Collection entries:
************

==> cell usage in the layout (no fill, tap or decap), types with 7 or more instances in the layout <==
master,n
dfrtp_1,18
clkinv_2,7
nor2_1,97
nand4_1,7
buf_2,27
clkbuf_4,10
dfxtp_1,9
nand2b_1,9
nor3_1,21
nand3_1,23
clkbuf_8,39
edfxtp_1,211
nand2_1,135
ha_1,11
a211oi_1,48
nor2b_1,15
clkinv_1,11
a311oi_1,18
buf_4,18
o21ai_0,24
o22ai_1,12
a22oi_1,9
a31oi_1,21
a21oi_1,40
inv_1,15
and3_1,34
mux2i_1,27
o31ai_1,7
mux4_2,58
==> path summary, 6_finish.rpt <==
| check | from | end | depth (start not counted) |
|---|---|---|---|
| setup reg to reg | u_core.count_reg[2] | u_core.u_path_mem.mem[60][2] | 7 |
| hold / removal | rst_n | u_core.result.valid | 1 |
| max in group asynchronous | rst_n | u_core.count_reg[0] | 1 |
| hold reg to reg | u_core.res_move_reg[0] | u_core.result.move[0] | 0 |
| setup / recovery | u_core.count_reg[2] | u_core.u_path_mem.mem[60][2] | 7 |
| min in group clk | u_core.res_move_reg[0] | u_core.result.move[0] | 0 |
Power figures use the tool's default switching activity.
--- config.mk ---
export PLATFORM = sky130hd
export DESIGN_NAME = ddn_assemble
export DESIGN_NICKNAME = d
export VERILOG_FILES = /design/src/hdl/ddn_pkg.sv /design/src/hdl/ddn_assemble.sv
export SDC_FILE = /design/constraint.sdc
export NUM_CORES = 1
export LEC_CHECK = 0
export BUFFER_PORTS_ARGS = -buffer_cell sky130_fd_sc_hd__buf_2
export CORE_MARGIN = 5
export CORE_UTILIZATION = 56
export CTS_BUF_LIST = sky130_fd_sc_hd__clkbuf_4 sky130_fd_sc_hd__clkbuf_8
export DETAILED_ROUTE_END_ITERATION = 8
export GPL_TIMING_DRIVEN = 0
export PLACE_DENSITY_LB_ADDON = 0.3
export SYNTH_ARGS = -nofsm -noshare
export SYNTH_HDL_FRONTEND = slang
export SYNTH_SLANG_ARGS = --single-unit
--- constraint.sdc ---
create_clock -name i_clk -period 5.55 [get_ports i_clk]
set_input_delay 1.3875 -clock i_clk [delete_from_list [all_inputs] [get_ports i_clk]]
set_output_delay 1.3875 -clock i_clk [all_outputs]
set_load 0.01 [all_outputs]
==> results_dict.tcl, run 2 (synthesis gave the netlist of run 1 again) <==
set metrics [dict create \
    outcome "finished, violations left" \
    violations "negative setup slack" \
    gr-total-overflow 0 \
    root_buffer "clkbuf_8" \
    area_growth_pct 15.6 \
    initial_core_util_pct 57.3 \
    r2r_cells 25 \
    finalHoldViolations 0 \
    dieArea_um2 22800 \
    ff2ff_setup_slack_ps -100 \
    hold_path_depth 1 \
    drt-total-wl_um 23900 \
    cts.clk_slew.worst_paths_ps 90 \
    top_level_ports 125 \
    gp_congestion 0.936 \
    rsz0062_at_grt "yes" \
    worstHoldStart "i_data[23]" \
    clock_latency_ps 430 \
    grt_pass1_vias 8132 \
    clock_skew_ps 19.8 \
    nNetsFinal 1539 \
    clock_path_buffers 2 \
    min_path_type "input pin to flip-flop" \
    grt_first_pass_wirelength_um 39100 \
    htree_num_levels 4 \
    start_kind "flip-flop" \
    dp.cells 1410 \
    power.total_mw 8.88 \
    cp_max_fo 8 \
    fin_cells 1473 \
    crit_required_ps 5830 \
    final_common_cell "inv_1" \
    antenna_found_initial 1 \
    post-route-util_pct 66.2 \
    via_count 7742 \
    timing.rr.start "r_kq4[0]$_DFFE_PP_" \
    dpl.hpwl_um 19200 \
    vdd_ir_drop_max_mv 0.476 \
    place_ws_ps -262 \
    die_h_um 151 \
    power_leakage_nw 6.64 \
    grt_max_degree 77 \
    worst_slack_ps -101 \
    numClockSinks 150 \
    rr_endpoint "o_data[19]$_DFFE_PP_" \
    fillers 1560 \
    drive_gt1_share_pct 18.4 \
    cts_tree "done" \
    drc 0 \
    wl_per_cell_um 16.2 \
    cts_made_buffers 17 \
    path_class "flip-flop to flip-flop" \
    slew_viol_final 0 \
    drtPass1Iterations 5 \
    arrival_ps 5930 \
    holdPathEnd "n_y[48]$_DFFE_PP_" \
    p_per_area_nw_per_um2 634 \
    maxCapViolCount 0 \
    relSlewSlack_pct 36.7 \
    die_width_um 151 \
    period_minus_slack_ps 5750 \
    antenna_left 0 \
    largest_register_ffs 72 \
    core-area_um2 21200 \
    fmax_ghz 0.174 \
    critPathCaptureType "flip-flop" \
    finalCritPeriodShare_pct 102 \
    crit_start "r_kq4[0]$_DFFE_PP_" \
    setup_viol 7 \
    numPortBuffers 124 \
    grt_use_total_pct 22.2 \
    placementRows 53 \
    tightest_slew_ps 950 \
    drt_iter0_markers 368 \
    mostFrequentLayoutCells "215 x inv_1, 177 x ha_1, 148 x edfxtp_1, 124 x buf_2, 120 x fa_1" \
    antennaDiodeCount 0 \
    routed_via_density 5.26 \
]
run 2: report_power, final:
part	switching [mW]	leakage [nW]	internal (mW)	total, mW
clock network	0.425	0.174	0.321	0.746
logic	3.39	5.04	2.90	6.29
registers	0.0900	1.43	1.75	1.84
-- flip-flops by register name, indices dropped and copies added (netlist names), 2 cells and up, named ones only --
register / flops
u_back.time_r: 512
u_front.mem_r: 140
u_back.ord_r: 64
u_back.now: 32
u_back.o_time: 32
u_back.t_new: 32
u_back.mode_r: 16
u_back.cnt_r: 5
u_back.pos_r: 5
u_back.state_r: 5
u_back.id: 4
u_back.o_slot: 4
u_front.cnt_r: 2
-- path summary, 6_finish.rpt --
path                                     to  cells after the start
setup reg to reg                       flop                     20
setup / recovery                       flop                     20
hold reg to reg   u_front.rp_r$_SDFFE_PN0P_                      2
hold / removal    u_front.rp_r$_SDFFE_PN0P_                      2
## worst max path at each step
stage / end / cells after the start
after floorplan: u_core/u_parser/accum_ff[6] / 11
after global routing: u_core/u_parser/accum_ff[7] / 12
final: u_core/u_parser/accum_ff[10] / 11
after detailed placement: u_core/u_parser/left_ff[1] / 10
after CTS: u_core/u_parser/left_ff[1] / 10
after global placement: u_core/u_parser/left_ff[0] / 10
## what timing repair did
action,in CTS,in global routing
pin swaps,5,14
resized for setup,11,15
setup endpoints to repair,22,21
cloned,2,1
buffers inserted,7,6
--- src/hdl/text_command_recognizer_assert.svh ---
// Assertion macros shared by the command recognizer RTL.
// Depends on nothing; included by the modules that carry assertions.
`ifndef TEXT_COMMAND_RECOGNIZER_ASSERT_SVH
`define TEXT_COMMAND_RECOGNIZER_ASSERT_SVH

// Property that must hold at every rising clock edge outside reset.
`define TCR_ASSERT(lbl, clk, rst_n, prop, msg) \
  lbl: assert property (@(posedge clk) disable iff (!rst_n) (prop)) else $error(msg);

// Consequent that must hold in the cycle after the antecedent.
`define TCR_ASSERT_NEXT(lbl, clk, rst_n, ante, cons, msg) \
  `TCR_ASSERT(lbl, clk, rst_n, (ante) |=> (cons), msg)

`endif

--- src/hdl/tcr_pkg.sv ---
// Types, keyword tables and result structures of the command recognizer.
// Depends on nothing; used by the comparator, line state, top level and test files.
package tcr_pkg;

  localparam int KW_NUM     = 9;
  localparam int KW_MAX_LEN = 8;

  localparam logic [7:0] CHAR_CR = 8'h0D;

  typedef logic [KW_NUM-1:0]             kw_mask_t;
  typedef logic [$clog2(KW_MAX_LEN)-1:0] kw_pos_t;
  typedef logic [$clog2(KW_MAX_LEN+1)-1:0] kw_len_t;

  typedef enum logic [2:0] {
    CMD_UNKNOWN     = 3'd0,
    CMD_SET_FORMAT  = 3'd1,
    CMD_MEASURE     = 3'd2,
    CMD_STREAM_ON   = 3'd3,
    CMD_STREAM_OFF  = 3'd4,
    CMD_WRITE_ITIME = 3'd5,
    CMD_READ_ITIME  = 3'd6
  } cmd_e;

  typedef enum logic [1:0] {
    PH_MATCH,
    PH_SPACE,
    PH_DIGITS,
    PH_DONE
  } phase_e;

  // Keywords in priority order; unused tail characters are zero.
  localparam logic [7:0] KW_TEXT [KW_NUM][KW_MAX_LEN] = '{
    '{"f", "o", "r", "m", "a", "t", "=", 8'h00},
    '{"m", "e", "a", "s", "u", "r", "e", CHAR_CR},
    '{"m", CHAR_CR, 8'h00, 8'h00, 8'h00, 8'h00, 8'h00, 8'h00},
    '{"s", "t", "r", "e", "a", "m", CHAR_CR, 8'h00},
    '{"e", "n", "d", CHAR_CR, 8'h00, 8'h00, 8'h00, 8'h00},
    '{"i", "t", "i", "m", "e", "=", 8'h00, 8'h00},
    '{"i", "=", 8'h00, 8'h00, 8'h00, 8'h00, 8'h00, 8'h00},
    '{"i", "t", "i", "m", "e", "?", CHAR_CR, 8'h00},
    '{"i", "?", CHAR_CR, 8'h00, 8'h00, 8'h00, 8'h00, 8'h00}
  };

  localparam kw_len_t KW_LEN [KW_NUM] = '{
    kw_len_t'(7), kw_len_t'(8), kw_len_t'(2), kw_len_t'(7), kw_len_t'(4),
    kw_len_t'(6), kw_len_t'(2), kw_len_t'(7), kw_len_t'(3)
  };

  localparam cmd_e KW_CMD [KW_NUM] = '{
    CMD_SET_FORMAT, CMD_MEASURE, CMD_MEASURE, CMD_STREAM_ON, CMD_STREAM_OFF,
    CMD_WRITE_ITIME, CMD_WRITE_ITIME, CMD_READ_ITIME, CMD_READ_ITIME
  };

  localparam logic KW_VALUE [KW_NUM] = '{
    1'b1, 1'b0, 1'b0, 1'b0, 1'b0, 1'b1, 1'b1, 1'b0, 1'b0
  };

  typedef struct packed {
    logic [7:0] data;
    logic       first;
    logic       last;
  } item_t;

  typedef struct packed {
    kw_mask_t mask;
    logic     hit;
    cmd_e     cmd;
    logic     needs_value;
  } match_t;

  typedef struct packed {
    cmd_e        cmd;
    logic [31:0] value;
    logic        updated;
  } result_t;

endpackage

--- src/hdl/tcr_in_if.sv ---
// Input channel of the command recognizer: one line character per transfer.
// Depends on nothing.
interface tcr_in_if;
  logic       valid;
  logic       ready;
  logic [7:0] data_byte;
  logic       first_byte;
  logic       last_byte;

  modport source (output valid, output data_byte, output first_byte, output last_byte,
                  input ready);
  modport sink   (input valid, input data_byte, input first_byte, input last_byte,
                  output ready);
endinterface

--- src/hdl/tcr_out_if.sv ---
// Output channel of the command recognizer: one decoded command per transfer.
// Depends on nothing.
interface tcr_out_if;
  logic        valid;
  logic        ready;
  logic [2:0]  command;
  logic [31:0] value;
  logic        value_updated;

  modport source (output valid, output command, output value, output value_updated,
                  input ready);
  modport sink   (input valid, input command, input value, input value_updated,
                  output ready);
endinterface

--- src/hdl/tcr_kw_match.sv ---
// Keyword comparator: checks one character against every live keyword.
// Depends on tcr_pkg.
module tcr_kw_match (
  input  tcr_pkg::kw_pos_t  pos_i,
  input  tcr_pkg::kw_mask_t mask_i,
  input  logic [7:0]        byte_i,
  output tcr_pkg::match_t   match_o
);

  tcr_pkg::kw_len_t pos_ext;
  tcr_pkg::kw_len_t pos_next;

  assign pos_ext  = tcr_pkg::kw_len_t'(pos_i);
  assign pos_next = pos_ext + tcr_pkg::kw_len_t'(1);

  always_comb begin
    match_o = '0;
    match_o.cmd = tcr_pkg::CMD_UNKNOWN;
    for (int c = 0; c < tcr_pkg::KW_NUM; c++) begin
      match_o.mask[c] = mask_i[c] && (pos_ext < tcr_pkg::KW_LEN[c]) &&
                        (tcr_pkg::KW_TEXT[c][pos_i] == byte_i);
    end
    // Walk downward so that the earliest keyword in priority order wins.
    for (int c = tcr_pkg::KW_NUM - 1; c >= 0; c--) begin
      if (match_o.mask[c] && (tcr_pkg::KW_LEN[c] == pos_next)) begin
        match_o.hit         = 1'b1;
        match_o.cmd         = tcr_pkg::KW_CMD[c];
        match_o.needs_value = tcr_pkg::KW_VALUE[c];
      end
    end
  end

endmodule
`config.mk`:
```
export PLATFORM = sky130hd
export DESIGN_NAME = lwkd_cnt_tab
export DESIGN_NICKNAME = d
export VERILOG_FILES = /design/src/longest_window_exactly_k_distinct_top_assert.svh /design/src/lwkd_pkg.sv /design/src/lwkd_cnt_tab.sv
export SDC_FILE = /design/constraint.sdc
export NUM_CORES = 2
export LEC_CHECK = 0
export BUFFER_PORTS_ARGS = -buffer_cell sky130_fd_sc_hd__buf_4
export CELL_PAD_IN_SITES_DETAIL_PLACEMENT = 0
export CELL_PAD_IN_SITES_GLOBAL_PLACEMENT = 2
export CORE_ASPECT_RATIO = 1.2
export CORE_MARGIN = 3
export CORE_UTILIZATION = 30
export CTS_BUF_LIST = sky130_fd_sc_hd__clkbuf_4 sky130_fd_sc_hd__clkbuf_8 sky130_fd_sc_hd__clkbuf_16
export DETAILED_ROUTE_END_ITERATION = 10
export GPL_TIMING_DRIVEN = 1
export PLACE_DENSITY = 0.5
export SLEW_MARGIN = 10
export SYNTH_ARGS = -nofsm -noshare
export SYNTH_HDL_FRONTEND = slang
export SYNTH_SLANG_ARGS = --single-unit
```
`constraint.sdc`:
```
create_clock -name clk_i -period 2.7 [get_ports clk_i]
set_clock_uncertainty 0.05 [all_clocks]
set_input_delay 0.405 -clock clk_i [delete_from_list [all_inputs] [get_ports clk_i]]
set_output_delay 0.405 -clock clk_i [all_outputs]
set_load 0.01 [all_outputs]
```
`src/longest_window_exactly_k_distinct_top_assert.svh`:
```
// Assertion macros for the longest window block.
`ifndef LONGEST_WINDOW_EXACTLY_K_DISTINCT_TOP_ASSERT_SVH
`define LONGEST_WINDOW_EXACTLY_K_DISTINCT_TOP_ASSERT_SVH

// same-cycle implication
`define LWKD_ASSERT_IMP(lbl, ante, cons) \
  lbl: assert property (@(posedge clk_i) disable iff (!rst_ni) (ante) |-> (cons)) \
    else $error("lwkd: assertion failed");

// next-cycle implication
`define LWKD_ASSERT_NXT(lbl, ante, cons) \
  lbl: assert property (@(posedge clk_i) disable iff (!rst_ni) (ante) |=> (cons)) \
    else $error("lwkd: assertion failed");

`endif

```
`src/lwkd_pkg.sv`:
```
`timescale 1ns / 1ps

package lwkd_pkg;

  localparam int RING_DEPTH = 4096;
  localparam int RING_AW    = $clog2(RING_DEPTH);
  localparam int WL_W       = $clog2(RING_DEPTH + 1);
  localparam int CNT_W      = $clog2(RING_DEPTH + 2);
  localparam int SYM_W      = 8;
  localparam int NUM_SYM    = 256;
  localparam int K_W        = 9;
  localparam int LEN_W      = 14;
  localparam int CMP_W      = (WL_W + 1 > LEN_W) ? WL_W + 1 : LEN_W;

  localparam logic [K_W-1:0] K_RESET = K_W'(2);

  typedef struct packed {
    logic             clr;
    logic             rd_en;
    logic [SYM_W-1:0] rd_addr;
    logic             wr_en;
    logic [SYM_W-1:0] wr_addr;
    logic [CNT_W-1:0] wr_data;
  } cnt_req_t;

  typedef enum logic [5:0] {
    S_IDLE   = 6'b000001,
    S_ADD    = 6'b000010,
    S_EV_CNT = 6'b000100,
    S_UPD    = 6'b001000,
    S_COMMIT = 6'b010000,
    S_FIN    = 6'b100000
  } state_e;

  function automatic logic [RING_AW-1:0] ring_next(input logic [RING_AW-1:0] idx);
    ring_next = (idx == RING_AW'(RING_DEPTH - 1)) ? '0 : idx + 1'b1;
  endfunction

endpackage

```
`src/lwkd_cnt_tab.sv`:
```
`timescale 1ns / 1ps

module lwkd_cnt_tab import lwkd_pkg::*; (
  input  logic             clk_i,
  input  logic             rst_ni,
  input  cnt_req_t         req_i,
  output logic [CNT_W-1:0] rdata_o
);

  logic [CNT_W-1:0] mem [NUM_SYM];
  logic [CNT_W-1:0] rdata_q;
  logic [NUM_SYM-1:0] vld_q;
  logic             rvld_q;

  // an entry not written since the last clear reads as zero
  always_ff @(posedge clk_i or negedge rst_ni) begin
    if (!rst_ni) begin
      vld_q  <= '0;
      rvld_q <= 1'b0;
    end else begin
      if (req_i.rd_en) begin
        rvld_q <= vld_q[req_i.rd_addr];
      end
      if (req_i.clr) begin
        vld_q <= '0;
      end else if (req_i.wr_en) begin
        vld_q[req_i.wr_addr] <= 1'b1;
      end
    end
  end

  always_ff @(posedge clk_i) begin
    if (req_i.wr_en) begin
      mem[req_i.wr_addr] <= req_i.wr_data;
    end
    if (req_i.rd_en) begin
      rdata_q <= mem[req_i.rd_addr];
    end
  end

  assign rdata_o = rvld_q ? rdata_q : '0;

endmodule

```
==> results.yml <==
clock_tree:
  tritoncts: "done"
  clk_path_buf_depth: 4
  cts.clk_slew.worst_paths_ns: 0.07
  cts-root-buf: "clkbuf_16"
  clock-sinks: 3598
  clock_latency_ns: 0.97
  cts_htree_levels: 5
  numCtsBuffers: 375
routing:
  via_count: 69151
  drc: 0
  drt_iter0_drc: 6006
  wire_per_inst_um: 30.72
  via_per_inst: 5.011
  ant_nets: 0
  drtPass1Iterations: 5
  routed_wl_um: 423900
power:
  share_comb_of_total_power: 0.058
  total_power_uw: 120300
  leakagePower_uw: 0.05448
  clock_power_share: 0.434
  p_sw_uw: 26460
  vdd_drop_max_v: 0.0004801
  p_per_area_nw_per_um2: 718.3
  swShare: 0.2200
  pwr-share-seq: 0.508
  internal-power_uw: 93830
final_layout:
  fin_nets: 7498
  multi_input_area_um2: 29220
  area_growth_pct: 21.97
  register_area_um2: 106800
  layout_commonest_cell: "edfxtp_1"
  final_area_um2: 167500
  post-route-util: 0.3680
  fill_cells: 41851
  drive_gt1_frac: 0.3416
  final_cell_mix: "edfxtp_1, mux4_2, buf_4"
logic_synthesis:
  syn_area_um2: 137300
  synth_simple_gate_area_frac: 0.02500
  synth_warnings: 0
  synth_edf_count: 3341
  synthMuxAreaShare: 0.1475
  synthDistinctLibCells: 44
  synth_compound_area_frac: 0.03762
  synth_top_area_frac: 0.7307
  ys_ff_latch: 3598
  yosys.area.top_type: "edfxtp_1"
  synth_top_family_by_area: "multiplexers"
  syn-num-nets: 6454
  synth_area_per_cell_um2: 21.39
  synth_area_leaders: "edfxtp_1, mux4_2, dfrtp_1"
  synth_fa_ha_area_frac: 0
  seq_area_frac_synth: 0.7775
  synth-main-ff-cell: "edfxtp_1"
  synth-xor-area-share: 0
  syn_inst: 6420
  async_flop_share: 0.07143
critical_path:
  criticalPathCategory: "primary input to flip-flop"
  end_kind: "flip-flop"
  start_kind: "primary input"
  cp.required_ns: 3.33
  reg2reg_slack_ns: 0.005
  crit_fanout: 13
  crit_arrival_ns: 3.33
floorplan:
  core_um2: 455000
  num_rows: 271
  ioPinCount: 47
  die-area_um2: 465900
  die_x_um: 623.6
  start_util: 0.3017
  die-height_um: 747.1
global_route:
  grt_pass1_wl_um: 589800
  grt_overflow: 0
  grt_max_degree: 119
  grt_pass1_vias: 72957
  antenna_found_initial: 39
  grt_usage: 0.1796
outcome:
  outcome: "finished, final reports clean"
sta:
  slew_headroom: 0.3040
  tns_ns: 0
  tightest_slew_ns: 1.044
  min_period_ns: 2.695
  setup_viol: 0
  hold_viol: 0
  fin_crit_sh: 0.9982
  fmax_ghz: 0.3710
  setup_ws_ns: 0.004912
  drv_slew: 0
placement:
  place_area_um2: 154500
  hpwl_um: 274200
  port_buffers: 46
  place_ws_ns: -1.351
  gp_congestion: 0.7934
job:
  maxCapViolations: 0
hold_path:
  hold_path_class: "primary input to asynchronous set/reset pin"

************

Instructions for the task: Above are records; repeat only the lines starting at the line with "u_back.mode_r: 16" and ending at the line with "after CTS: u_core/u_parser/left_ff[1] / 10", exactly as they appear, both included.

Result:
u_back.mode_r: 16
u_back.cnt_r: 5
u_back.pos_r: 5
u_back.state_r: 5
u_back.id: 4
u_back.o_slot: 4
u_front.cnt_r: 2
-- path summary, 6_finish.rpt --
path                                     to  cells after the start
setup reg to reg                       flop                     20
setup / recovery                       flop                     20
hold reg to reg   u_front.rp_r$_SDFFE_PN0P_                      2
hold / removal    u_front.rp_r$_SDFFE_PN0P_                      2
## worst max path at each step
stage / end / cells after the start
after floorplan: u_core/u_parser/accum_ff[6] / 11
after global routing: u_core/u_parser/accum_ff[7] / 12
final: u_core/u_parser/accum_ff[10] / 11
after detailed placement: u_core/u_parser/left_ff[1] / 10
after CTS: u_core/u_parser/left_ff[1] / 10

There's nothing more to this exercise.